Across the data, every line with the word "else" counts once; state the total alone.

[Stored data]

╔══

**src/rtl/mem_port_arbiter_if.sv**
```systemverilog
// rtl/mem_port_arbiter_if.sv - requester and memory-side signal bundle for mem_port_arbiter
interface mem_port_arbiter_if #(
  parameter int ADDR_W = 32,
  parameter int DATA_W = 32
);
  logic                  if_req;
  logic                  if_gnt;
  logic [ADDR_W-1:0]     if_addr;
  logic                  if_rvalid;
  logic [DATA_W-1:0]     if_rdata;

  logic                  ls_req;
  logic                  ls_gnt;
  logic [ADDR_W-1:0]     ls_addr;
  logic                  ls_we;
  logic [DATA_W/8-1:0]   ls_be;
  logic [DATA_W-1:0]     ls_wdata;
  logic                  ls_rvalid;
  logic [DATA_W-1:0]     ls_rdata;

  logic                  mem_req;
  logic                  mem_gnt;
  logic [ADDR_W-1:0]     mem_addr;
  logic                  mem_we;
  logic [DATA_W/8-1:0]   mem_be;
  logic [DATA_W-1:0]     mem_wdata;
  logic                  mem_rvalid;
  logic [DATA_W-1:0]     mem_rdata;

  // master: the arbiter itself; slave: the core wrapper and memory around it
  modport master (
    input  if_req, if_addr,
    input  ls_req, ls_addr, ls_we, ls_be, ls_wdata,
    input  mem_gnt, mem_rvalid, mem_rdata,
    output if_gnt, if_rvalid, if_rdata,
    output ls_gnt, ls_rvalid, ls_rdata,
    output mem_req, mem_addr, mem_we, mem_be, mem_wdata
  );

  modport slave (
    output if_req, if_addr,
    output ls_req, ls_addr, ls_we, ls_be, ls_wdata,
    output mem_gnt, mem_rvalid, mem_rdata,
    input  if_gnt, if_rvalid, if_rdata,
    input  ls_gnt, ls_rvalid, ls_rdata,
    input  mem_req, mem_addr, mem_we, mem_be, mem_wdata
  );
endinterface

```
**src/rtl/mem_port_arbiter.sv**
```systemverilog
// rtl/mem_port_arbiter.sv - round-robin IF/LS arbiter onto one memory port with in-order response routing
module mem_port_arbiter #(
  parameter int ADDR_W          = 32,
  parameter int DATA_W          = 32,
  parameter int MAX_OUTSTANDING = 2
) (
  input  logic               clk,
  input  logic               rst,
  mem_port_arbiter_if.master bus,
  output logic               err
);
  localparam int CNT_W = $clog2(MAX_OUTSTANDING) + 1;
  localparam int PTR_W = (MAX_OUTSTANDING > 1) ? $clog2(MAX_OUTSTANDING) : 1;
  localparam int BE_W  = DATA_W / 8;

  logic [MAX_OUTSTANDING-1:0] fifo_q, fifo_d;
  logic [PTR_W-1:0]           wptr_q, wptr_d;
  logic [PTR_W-1:0]           rptr_q, rptr_d;
  logic [CNT_W-1:0]           count_q, count_d;
  logic                       rr_prio_q, rr_prio_d;
  logic                       lock_q, lock_d;
  logic                       lock_id_q, lock_id_d;
  logic                       err_q, err_d;

  logic              full;
  logic              lock_hold;
  logic              sel;
  logic              sel_req;
  logic              req_out;
  logic              accept;
  logic              pop;
  logic              head;
  logic [ADDR_W-1:0] addr_mux;
  logic              we_mux;
  logic [BE_W-1:0]   be_mux;
  logic [DATA_W-1:0] wdata_mux;

  function automatic logic [PTR_W-1:0] ptr_inc(input logic [PTR_W-1:0] p);
    return (p == PTR_W'(MAX_OUTSTANDING - 1)) ? '0 : p + PTR_W'(1);
  endfunction

  // Selection: lock wins while the locked requester still asserts req, then rr_prio on contention.
  always_comb begin
    full      = (count_q == CNT_W'(MAX_OUTSTANDING));
    lock_hold = lock_q && (lock_id_q ? bus.ls_req : bus.if_req);
    if (lock_hold) begin
      sel = lock_id_q;
    end else if (bus.if_req && bus.ls_req) begin
      sel = rr_prio_q;
    end else begin
      sel = bus.ls_req;
    end
    sel_req = sel ? bus.ls_req : bus.if_req;
    req_out = !rst && !full && sel_req;
    accept  = req_out && bus.mem_gnt;
    head    = fifo_q[rptr_q];
    pop     = !rst && bus.mem_rvalid && (count_q != '0);
  end

  always_comb begin
    addr_mux  = bus.if_addr;
    we_mux    = 1'b0;
    be_mux    = '1;
    wdata_mux = '0;
    if (sel) begin
      addr_mux  = bus.ls_addr;
      we_mux    = bus.ls_we;
      be_mux    = bus.ls_be;
      wdata_mux = bus.ls_wdata;
    end
  end

  // A pop never frees a slot for a same-cycle push: req_out looks only at count_q.
  always_comb begin
    fifo_d    = fifo_q;
    wptr_d    = wptr_q;
    rptr_d    = rptr_q;
    rr_prio_d = rr_prio_q;
    lock_d    = lock_q;
    lock_id_d = lock_id_q;
    err_d     = err_q;
    if (accept) begin
      fifo_d[wptr_q] = sel;
      wptr_d         = ptr_inc(wptr_q);
      rr_prio_d      = ~sel;
      lock_d         = 1'b0;
    end else if (req_out) begin
      lock_d    = 1'b1;
      lock_id_d = sel;
    end
    if (pop) begin
      rptr_d = ptr_inc(rptr_q);
    end
    count_d = count_q + {{(CNT_W-1){1'b0}}, accept} - {{(CNT_W-1){1'b0}}, pop};
    if (bus.mem_rvalid && (count_q == '0)) begin
      err_d = 1'b1;
    end
  end

  always_ff @(posedge clk) begin
    if (rst) begin
      fifo_q    <= '0;
      wptr_q    <= '0;
      rptr_q    <= '0;
      count_q   <= '0;
      rr_prio_q <= 1'b0;
      lock_q    <= 1'b0;
      lock_id_q <= 1'b0;
      err_q     <= 1'b0;
    end else begin
      fifo_q    <= fifo_d;
      wptr_q    <= wptr_d;
      rptr_q    <= rptr_d;
      count_q   <= count_d;
      rr_prio_q <= rr_prio_d;
      lock_q    <= lock_d;
      lock_id_q <= lock_id_d;
      err_q     <= err_d;
    end
  end

  assign bus.mem_req   = req_out;
  assign bus.mem_addr  = addr_mux;
  assign bus.mem_we    = we_mux;
  assign bus.mem_be    = be_mux;
  assign bus.mem_wdata = wdata_mux;
  assign bus.if_gnt    = accept && !sel;
  assign bus.ls_gnt    = accept && sel;
  assign bus.if_rvalid = pop && !head;
  assign bus.ls_rvalid = pop && head;
  assign bus.if_rdata  = bus.mem_rdata;
  assign bus.ls_rdata  = bus.mem_rdata;
  assign err           = err_q && !rst;
endmodule

```
**src/flat_wrapper.sv**
```systemverilog
// flat-port wrapper written by rule: the top's interface ports become plain ports
module mem_port_arbiter_flat 
#(
  parameter int ADDR_W          = 32,
  parameter int DATA_W          = 32,
  parameter int MAX_OUTSTANDING = 2
)
  (clk, rst, err, bus_if_req, bus_if_addr, bus_ls_req, bus_ls_addr, bus_ls_we, bus_ls_be, bus_ls_wdata, bus_mem_gnt, bus_mem_rvalid, bus_mem_rdata, bus_if_gnt, bus_if_rvalid, bus_if_rdata, bus_ls_gnt, bus_ls_rvalid, bus_ls_rdata, bus_mem_req, bus_mem_addr, bus_mem_we, bus_mem_be, bus_mem_wdata);
  mem_port_arbiter_if #(.ADDR_W(ADDR_W), .DATA_W(DATA_W)) bus_i ();
  input  logic clk;
  input  logic rst;
  output logic err;
  input wire logic [$bits(bus_i.if_req)-1:0] bus_if_req;
  input wire logic [$bits(bus_i.if_addr)-1:0] bus_if_addr;
  input wire logic [$bits(bus_i.ls_req)-1:0] bus_ls_req;
  input wire logic [$bits(bus_i.ls_addr)-1:0] bus_ls_addr;
  input wire logic [$bits(bus_i.ls_we)-1:0] bus_ls_we;
  input wire logic [$bits(bus_i.ls_be)-1:0] bus_ls_be;
  input wire logic [$bits(bus_i.ls_wdata)-1:0] bus_ls_wdata;
  input wire logic [$bits(bus_i.mem_gnt)-1:0] bus_mem_gnt;
  input wire logic [$bits(bus_i.mem_rvalid)-1:0] bus_mem_rvalid;
  input wire logic [$bits(bus_i.mem_rdata)-1:0] bus_mem_rdata;
  output wire logic [$bits(bus_i.if_gnt)-1:0] bus_if_gnt;
  output wire logic [$bits(bus_i.if_rvalid)-1:0] bus_if_rvalid;
  output wire logic [$bits(bus_i.if_rdata)-1:0] bus_if_rdata;
  output wire logic [$bits(bus_i.ls_gnt)-1:0] bus_ls_gnt;
  output wire logic [$bits(bus_i.ls_rvalid)-1:0] bus_ls_rvalid;
  output wire logic [$bits(bus_i.ls_rdata)-1:0] bus_ls_rdata;
  output wire logic [$bits(bus_i.mem_req)-1:0] bus_mem_req;
  output wire logic [$bits(bus_i.mem_addr)-1:0] bus_mem_addr;
  output wire logic [$bits(bus_i.mem_we)-1:0] bus_mem_we;
  output wire logic [$bits(bus_i.mem_be)-1:0] bus_mem_be;
  output wire logic [$bits(bus_i.mem_wdata)-1:0] bus_mem_wdata;
  assign bus_i.if_req = bus_if_req;
  assign bus_i.if_addr = bus_if_addr;
  assign bus_i.ls_req = bus_ls_req;
  assign bus_i.ls_addr = bus_ls_addr;
  assign bus_i.ls_we = bus_ls_we;
  assign bus_i.ls_be = bus_ls_be;
  assign bus_i.ls_wdata = bus_ls_wdata;
  assign bus_i.mem_gnt = bus_mem_gnt;
  assign bus_i.mem_rvalid = bus_mem_rvalid;
  assign bus_i.mem_rdata = bus_mem_rdata;
  assign bus_if_gnt = bus_i.if_gnt;
  assign bus_if_rvalid = bus_i.if_rvalid;
  assign bus_if_rdata = bus_i.if_rdata;
  assign bus_ls_gnt = bus_i.ls_gnt;
  assign bus_ls_rvalid = bus_i.ls_rvalid;
  assign bus_ls_rdata = bus_i.ls_rdata;
  assign bus_mem_req = bus_i.mem_req;
  assign bus_mem_addr = bus_i.mem_addr;
  assign bus_mem_we = bus_i.mem_we;
  assign bus_mem_be = bus_i.mem_be;
  assign bus_mem_wdata = bus_i.mem_wdata;
  mem_port_arbiter #(.ADDR_W(ADDR_W), .DATA_W(DATA_W), .MAX_OUTSTANDING(MAX_OUTSTANDING)) u_core (.clk(clk), .rst(rst), .bus(bus_i), .err(err));
endmodule
```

╚══

> COMPLETED TASK
4